EXERCISE REQUIREMENTS -> Scan the records below for the line with "export SYNTH_HDL_FRONTEND = slang" and the line with "run 2 against". Repeat those two lines and every line between them exactly, and nothing else.

SUPPLIED DATA ->
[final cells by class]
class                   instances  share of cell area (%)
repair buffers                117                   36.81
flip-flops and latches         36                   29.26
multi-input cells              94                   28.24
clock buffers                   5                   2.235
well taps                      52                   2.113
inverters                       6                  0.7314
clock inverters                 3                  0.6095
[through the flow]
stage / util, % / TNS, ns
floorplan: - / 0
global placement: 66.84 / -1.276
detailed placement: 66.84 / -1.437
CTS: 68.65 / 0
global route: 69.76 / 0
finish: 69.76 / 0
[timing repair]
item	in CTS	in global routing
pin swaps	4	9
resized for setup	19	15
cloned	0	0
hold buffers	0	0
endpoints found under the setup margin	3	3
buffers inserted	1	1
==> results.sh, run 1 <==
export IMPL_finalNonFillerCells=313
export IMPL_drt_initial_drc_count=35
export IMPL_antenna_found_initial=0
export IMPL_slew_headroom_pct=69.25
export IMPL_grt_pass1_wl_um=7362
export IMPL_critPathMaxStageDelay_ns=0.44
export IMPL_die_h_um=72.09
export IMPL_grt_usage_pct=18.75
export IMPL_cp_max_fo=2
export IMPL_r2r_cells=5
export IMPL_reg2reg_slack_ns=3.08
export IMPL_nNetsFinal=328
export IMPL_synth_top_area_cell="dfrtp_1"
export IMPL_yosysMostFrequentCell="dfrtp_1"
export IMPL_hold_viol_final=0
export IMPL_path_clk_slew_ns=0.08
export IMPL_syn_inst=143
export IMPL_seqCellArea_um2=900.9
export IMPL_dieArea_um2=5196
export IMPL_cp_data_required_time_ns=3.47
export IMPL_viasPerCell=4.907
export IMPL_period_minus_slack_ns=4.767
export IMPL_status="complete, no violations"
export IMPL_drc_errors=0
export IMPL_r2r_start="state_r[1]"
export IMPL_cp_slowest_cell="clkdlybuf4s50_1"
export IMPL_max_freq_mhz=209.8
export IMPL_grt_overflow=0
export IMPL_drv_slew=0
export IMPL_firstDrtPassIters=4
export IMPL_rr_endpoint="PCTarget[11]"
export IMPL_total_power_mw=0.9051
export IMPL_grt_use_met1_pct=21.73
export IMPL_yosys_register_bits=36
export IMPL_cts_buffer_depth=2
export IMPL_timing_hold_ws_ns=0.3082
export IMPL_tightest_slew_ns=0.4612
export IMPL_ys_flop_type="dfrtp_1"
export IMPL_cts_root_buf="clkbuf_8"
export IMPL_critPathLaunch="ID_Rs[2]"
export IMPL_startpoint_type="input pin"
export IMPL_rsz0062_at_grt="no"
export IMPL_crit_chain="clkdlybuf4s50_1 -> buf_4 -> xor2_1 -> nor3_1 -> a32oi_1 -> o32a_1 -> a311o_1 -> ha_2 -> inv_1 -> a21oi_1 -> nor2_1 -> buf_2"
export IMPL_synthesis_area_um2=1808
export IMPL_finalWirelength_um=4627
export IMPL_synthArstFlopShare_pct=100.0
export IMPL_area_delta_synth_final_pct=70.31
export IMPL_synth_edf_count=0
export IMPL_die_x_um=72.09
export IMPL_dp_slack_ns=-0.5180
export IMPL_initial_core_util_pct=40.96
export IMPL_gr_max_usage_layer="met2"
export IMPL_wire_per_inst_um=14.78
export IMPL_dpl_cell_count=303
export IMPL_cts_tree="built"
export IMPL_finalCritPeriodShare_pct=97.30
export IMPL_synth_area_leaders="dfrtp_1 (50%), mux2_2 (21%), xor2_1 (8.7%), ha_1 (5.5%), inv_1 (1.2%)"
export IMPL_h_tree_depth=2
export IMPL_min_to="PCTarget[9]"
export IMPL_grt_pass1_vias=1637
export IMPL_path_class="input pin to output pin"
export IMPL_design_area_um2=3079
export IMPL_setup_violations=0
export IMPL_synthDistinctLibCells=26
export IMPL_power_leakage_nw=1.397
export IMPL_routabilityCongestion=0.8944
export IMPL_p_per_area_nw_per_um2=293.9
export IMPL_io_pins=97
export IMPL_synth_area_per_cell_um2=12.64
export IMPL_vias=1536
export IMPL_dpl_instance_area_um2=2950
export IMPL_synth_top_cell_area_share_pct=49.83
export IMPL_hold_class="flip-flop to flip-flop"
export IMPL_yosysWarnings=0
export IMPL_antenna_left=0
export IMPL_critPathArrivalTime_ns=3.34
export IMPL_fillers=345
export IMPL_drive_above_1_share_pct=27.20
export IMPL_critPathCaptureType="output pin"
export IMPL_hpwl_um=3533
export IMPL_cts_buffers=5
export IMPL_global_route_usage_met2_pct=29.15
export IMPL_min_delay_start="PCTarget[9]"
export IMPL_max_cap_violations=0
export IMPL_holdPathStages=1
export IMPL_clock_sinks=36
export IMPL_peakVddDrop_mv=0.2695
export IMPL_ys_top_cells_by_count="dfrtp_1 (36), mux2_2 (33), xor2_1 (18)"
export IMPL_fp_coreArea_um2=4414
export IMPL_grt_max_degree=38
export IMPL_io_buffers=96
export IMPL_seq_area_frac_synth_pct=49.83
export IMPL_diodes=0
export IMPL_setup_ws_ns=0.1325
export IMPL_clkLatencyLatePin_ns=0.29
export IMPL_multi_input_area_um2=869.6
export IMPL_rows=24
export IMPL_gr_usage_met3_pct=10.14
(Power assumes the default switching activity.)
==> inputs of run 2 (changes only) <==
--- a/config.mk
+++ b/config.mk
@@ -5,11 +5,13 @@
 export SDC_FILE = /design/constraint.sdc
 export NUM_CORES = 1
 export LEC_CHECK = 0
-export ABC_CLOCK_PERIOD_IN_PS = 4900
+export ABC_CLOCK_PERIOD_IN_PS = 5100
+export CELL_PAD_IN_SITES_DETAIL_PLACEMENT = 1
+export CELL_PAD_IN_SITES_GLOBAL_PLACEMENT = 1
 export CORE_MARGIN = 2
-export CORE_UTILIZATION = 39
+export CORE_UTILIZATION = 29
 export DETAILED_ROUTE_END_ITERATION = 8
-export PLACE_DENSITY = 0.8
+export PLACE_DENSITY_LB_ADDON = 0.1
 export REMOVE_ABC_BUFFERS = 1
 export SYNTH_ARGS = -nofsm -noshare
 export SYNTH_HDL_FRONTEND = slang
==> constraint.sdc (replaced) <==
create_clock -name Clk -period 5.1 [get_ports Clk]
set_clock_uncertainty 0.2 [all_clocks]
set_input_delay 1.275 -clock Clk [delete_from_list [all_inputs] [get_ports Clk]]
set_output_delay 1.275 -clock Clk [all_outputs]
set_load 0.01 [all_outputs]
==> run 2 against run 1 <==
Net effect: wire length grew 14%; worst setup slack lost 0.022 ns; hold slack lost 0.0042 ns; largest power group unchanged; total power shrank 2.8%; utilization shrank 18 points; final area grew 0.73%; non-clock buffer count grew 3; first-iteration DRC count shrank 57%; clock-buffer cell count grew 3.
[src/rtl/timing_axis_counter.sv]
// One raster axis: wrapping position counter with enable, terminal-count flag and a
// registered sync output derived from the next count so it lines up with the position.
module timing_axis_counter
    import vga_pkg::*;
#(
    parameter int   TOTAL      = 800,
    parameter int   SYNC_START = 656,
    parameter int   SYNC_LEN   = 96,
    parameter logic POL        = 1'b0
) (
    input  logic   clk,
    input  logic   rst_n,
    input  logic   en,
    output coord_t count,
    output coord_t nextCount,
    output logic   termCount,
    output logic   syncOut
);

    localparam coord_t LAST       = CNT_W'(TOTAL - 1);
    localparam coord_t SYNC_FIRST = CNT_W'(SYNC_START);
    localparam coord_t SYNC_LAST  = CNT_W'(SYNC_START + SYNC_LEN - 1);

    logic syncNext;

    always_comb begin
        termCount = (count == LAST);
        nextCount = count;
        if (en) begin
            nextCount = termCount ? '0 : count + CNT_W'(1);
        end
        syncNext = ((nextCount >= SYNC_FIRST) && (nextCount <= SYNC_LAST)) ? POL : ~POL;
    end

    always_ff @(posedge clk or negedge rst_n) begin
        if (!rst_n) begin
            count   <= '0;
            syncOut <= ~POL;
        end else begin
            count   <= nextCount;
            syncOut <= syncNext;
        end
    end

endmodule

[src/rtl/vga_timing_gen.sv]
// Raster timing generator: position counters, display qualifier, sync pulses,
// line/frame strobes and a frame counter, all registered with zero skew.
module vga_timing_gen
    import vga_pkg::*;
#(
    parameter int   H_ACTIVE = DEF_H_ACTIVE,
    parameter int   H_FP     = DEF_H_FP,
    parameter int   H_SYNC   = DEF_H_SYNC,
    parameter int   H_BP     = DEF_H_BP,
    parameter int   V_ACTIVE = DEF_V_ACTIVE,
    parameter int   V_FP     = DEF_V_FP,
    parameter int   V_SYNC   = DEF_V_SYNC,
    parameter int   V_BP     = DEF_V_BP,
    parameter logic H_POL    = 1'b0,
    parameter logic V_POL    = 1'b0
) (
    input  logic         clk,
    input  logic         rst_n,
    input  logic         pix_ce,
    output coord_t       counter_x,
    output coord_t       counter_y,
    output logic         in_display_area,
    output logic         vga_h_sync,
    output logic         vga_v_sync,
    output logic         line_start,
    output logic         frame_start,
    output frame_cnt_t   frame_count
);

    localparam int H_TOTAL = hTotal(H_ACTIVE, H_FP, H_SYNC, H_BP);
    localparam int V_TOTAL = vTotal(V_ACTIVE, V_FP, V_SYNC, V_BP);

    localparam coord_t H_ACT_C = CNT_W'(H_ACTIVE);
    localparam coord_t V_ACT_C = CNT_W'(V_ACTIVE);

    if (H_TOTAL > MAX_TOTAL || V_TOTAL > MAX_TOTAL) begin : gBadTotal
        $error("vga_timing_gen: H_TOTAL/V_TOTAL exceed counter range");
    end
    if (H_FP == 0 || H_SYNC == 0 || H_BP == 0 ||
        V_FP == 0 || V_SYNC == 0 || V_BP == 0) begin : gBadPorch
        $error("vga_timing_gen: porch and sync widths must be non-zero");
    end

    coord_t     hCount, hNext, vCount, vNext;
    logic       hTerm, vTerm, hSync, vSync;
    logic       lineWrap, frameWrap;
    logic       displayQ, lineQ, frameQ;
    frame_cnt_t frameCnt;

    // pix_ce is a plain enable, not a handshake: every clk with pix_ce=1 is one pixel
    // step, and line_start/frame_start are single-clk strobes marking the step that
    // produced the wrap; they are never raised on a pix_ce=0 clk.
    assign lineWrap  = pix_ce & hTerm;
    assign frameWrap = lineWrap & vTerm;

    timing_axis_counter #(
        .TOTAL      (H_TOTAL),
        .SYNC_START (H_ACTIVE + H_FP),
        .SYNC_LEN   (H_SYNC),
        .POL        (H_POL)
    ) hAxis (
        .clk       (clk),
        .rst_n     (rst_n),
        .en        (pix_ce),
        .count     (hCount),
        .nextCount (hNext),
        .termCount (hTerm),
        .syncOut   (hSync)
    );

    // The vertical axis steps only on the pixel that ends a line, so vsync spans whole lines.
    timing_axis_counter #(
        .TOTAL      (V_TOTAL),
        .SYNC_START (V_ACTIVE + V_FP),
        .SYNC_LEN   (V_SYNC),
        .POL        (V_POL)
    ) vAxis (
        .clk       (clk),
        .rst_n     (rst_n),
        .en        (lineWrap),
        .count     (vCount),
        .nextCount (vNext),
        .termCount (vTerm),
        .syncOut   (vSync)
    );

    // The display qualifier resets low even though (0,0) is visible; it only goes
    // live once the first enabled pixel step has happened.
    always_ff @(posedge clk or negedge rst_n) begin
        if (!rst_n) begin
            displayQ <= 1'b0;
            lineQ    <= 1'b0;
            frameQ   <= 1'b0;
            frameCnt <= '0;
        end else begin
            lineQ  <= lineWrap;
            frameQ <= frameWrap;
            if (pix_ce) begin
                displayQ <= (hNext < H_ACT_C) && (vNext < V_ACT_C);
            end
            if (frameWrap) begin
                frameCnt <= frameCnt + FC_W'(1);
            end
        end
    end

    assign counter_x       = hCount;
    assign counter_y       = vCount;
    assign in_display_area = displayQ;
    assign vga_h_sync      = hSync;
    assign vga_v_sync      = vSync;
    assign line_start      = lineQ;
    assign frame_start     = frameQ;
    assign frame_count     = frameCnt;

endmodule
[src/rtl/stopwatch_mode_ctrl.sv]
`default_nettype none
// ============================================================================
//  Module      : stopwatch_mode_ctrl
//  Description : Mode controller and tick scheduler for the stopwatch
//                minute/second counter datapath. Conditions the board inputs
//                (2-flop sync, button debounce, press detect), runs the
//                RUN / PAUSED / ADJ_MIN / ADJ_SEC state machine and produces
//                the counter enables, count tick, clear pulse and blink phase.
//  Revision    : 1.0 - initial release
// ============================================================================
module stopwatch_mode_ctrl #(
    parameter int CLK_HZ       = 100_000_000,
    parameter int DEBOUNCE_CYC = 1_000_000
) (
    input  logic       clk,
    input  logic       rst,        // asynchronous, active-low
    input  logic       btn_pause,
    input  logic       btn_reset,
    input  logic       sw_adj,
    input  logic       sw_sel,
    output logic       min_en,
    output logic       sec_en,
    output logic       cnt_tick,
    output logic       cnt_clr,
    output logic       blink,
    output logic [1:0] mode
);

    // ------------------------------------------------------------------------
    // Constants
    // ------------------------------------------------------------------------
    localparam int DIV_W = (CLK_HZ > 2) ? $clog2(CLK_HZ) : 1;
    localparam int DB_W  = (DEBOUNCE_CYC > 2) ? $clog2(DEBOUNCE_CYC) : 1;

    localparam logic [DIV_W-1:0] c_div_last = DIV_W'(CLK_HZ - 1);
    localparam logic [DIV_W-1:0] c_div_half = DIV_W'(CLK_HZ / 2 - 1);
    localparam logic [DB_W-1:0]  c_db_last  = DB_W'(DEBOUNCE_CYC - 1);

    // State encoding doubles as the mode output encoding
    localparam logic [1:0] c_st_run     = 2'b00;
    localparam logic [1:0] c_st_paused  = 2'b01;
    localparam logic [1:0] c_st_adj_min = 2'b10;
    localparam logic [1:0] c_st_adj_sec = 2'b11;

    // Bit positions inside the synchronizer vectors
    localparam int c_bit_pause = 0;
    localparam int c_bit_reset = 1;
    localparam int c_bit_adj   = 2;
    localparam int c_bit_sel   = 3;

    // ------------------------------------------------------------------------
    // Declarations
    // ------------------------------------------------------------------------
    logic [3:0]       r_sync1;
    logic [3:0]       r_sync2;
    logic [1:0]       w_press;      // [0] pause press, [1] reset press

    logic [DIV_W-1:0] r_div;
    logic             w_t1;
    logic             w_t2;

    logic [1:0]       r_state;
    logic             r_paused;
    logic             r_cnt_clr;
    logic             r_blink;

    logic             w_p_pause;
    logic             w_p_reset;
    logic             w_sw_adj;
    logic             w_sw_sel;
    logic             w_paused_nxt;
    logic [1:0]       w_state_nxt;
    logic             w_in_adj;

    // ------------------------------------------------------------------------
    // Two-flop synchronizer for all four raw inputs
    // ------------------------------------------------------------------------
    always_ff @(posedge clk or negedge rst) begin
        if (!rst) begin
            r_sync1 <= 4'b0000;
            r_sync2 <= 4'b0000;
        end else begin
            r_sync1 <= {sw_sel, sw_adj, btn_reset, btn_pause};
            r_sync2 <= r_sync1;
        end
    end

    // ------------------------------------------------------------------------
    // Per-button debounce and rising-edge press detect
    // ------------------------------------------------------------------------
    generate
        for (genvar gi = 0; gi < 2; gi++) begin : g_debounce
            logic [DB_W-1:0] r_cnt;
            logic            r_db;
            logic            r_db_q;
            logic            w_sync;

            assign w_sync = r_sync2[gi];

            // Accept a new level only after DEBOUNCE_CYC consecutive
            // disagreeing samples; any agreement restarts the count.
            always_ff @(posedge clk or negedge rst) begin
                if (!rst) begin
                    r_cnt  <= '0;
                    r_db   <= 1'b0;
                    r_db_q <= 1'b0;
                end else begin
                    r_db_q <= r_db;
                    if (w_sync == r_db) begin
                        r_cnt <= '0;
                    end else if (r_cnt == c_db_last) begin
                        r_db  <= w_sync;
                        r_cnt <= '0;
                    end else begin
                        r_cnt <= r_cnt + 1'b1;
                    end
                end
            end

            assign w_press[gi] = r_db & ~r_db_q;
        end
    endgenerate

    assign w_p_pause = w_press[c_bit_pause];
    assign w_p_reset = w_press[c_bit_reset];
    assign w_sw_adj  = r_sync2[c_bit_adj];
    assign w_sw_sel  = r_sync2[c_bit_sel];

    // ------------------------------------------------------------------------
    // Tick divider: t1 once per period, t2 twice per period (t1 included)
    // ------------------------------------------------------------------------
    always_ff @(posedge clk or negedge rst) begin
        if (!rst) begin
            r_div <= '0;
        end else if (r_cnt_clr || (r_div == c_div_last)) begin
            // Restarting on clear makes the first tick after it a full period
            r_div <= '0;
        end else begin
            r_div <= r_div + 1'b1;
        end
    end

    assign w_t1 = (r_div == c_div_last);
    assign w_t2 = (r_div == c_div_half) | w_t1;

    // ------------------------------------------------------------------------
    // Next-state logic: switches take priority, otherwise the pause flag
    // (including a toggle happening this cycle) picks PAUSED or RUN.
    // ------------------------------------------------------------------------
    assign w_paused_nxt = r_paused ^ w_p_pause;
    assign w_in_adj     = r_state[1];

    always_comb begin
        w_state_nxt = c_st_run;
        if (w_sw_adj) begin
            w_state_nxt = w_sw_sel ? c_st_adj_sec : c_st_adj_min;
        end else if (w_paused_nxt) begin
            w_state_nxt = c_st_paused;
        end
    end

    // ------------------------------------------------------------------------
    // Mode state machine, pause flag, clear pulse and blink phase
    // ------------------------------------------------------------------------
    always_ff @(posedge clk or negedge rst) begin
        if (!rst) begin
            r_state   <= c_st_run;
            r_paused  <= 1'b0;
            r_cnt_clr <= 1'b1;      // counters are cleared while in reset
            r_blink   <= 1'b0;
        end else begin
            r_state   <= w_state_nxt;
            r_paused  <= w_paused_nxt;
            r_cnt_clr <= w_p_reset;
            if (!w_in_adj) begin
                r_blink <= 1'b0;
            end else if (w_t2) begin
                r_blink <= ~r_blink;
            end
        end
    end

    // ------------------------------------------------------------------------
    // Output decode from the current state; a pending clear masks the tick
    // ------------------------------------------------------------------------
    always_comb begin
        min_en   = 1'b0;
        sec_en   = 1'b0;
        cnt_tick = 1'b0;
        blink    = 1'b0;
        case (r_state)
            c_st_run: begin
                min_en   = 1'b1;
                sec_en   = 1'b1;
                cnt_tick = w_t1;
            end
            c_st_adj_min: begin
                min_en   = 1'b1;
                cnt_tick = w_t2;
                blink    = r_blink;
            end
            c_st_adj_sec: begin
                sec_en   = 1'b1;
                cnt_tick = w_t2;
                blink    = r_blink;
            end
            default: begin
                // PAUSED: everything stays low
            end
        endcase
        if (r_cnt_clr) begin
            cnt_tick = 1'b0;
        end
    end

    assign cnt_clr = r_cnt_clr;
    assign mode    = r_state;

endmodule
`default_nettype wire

TASK OUTPUT ->
 export SYNTH_HDL_FRONTEND = slang
==> constraint.sdc (replaced) <==
create_clock -name Clk -period 5.1 [get_ports Clk]
set_clock_uncertainty 0.2 [all_clocks]
set_input_delay 1.275 -clock Clk [delete_from_list [all_inputs] [get_ports Clk]]
set_output_delay 1.275 -clock Clk [all_outputs]
set_load 0.01 [all_outputs]
==> run 2 against run 1 <==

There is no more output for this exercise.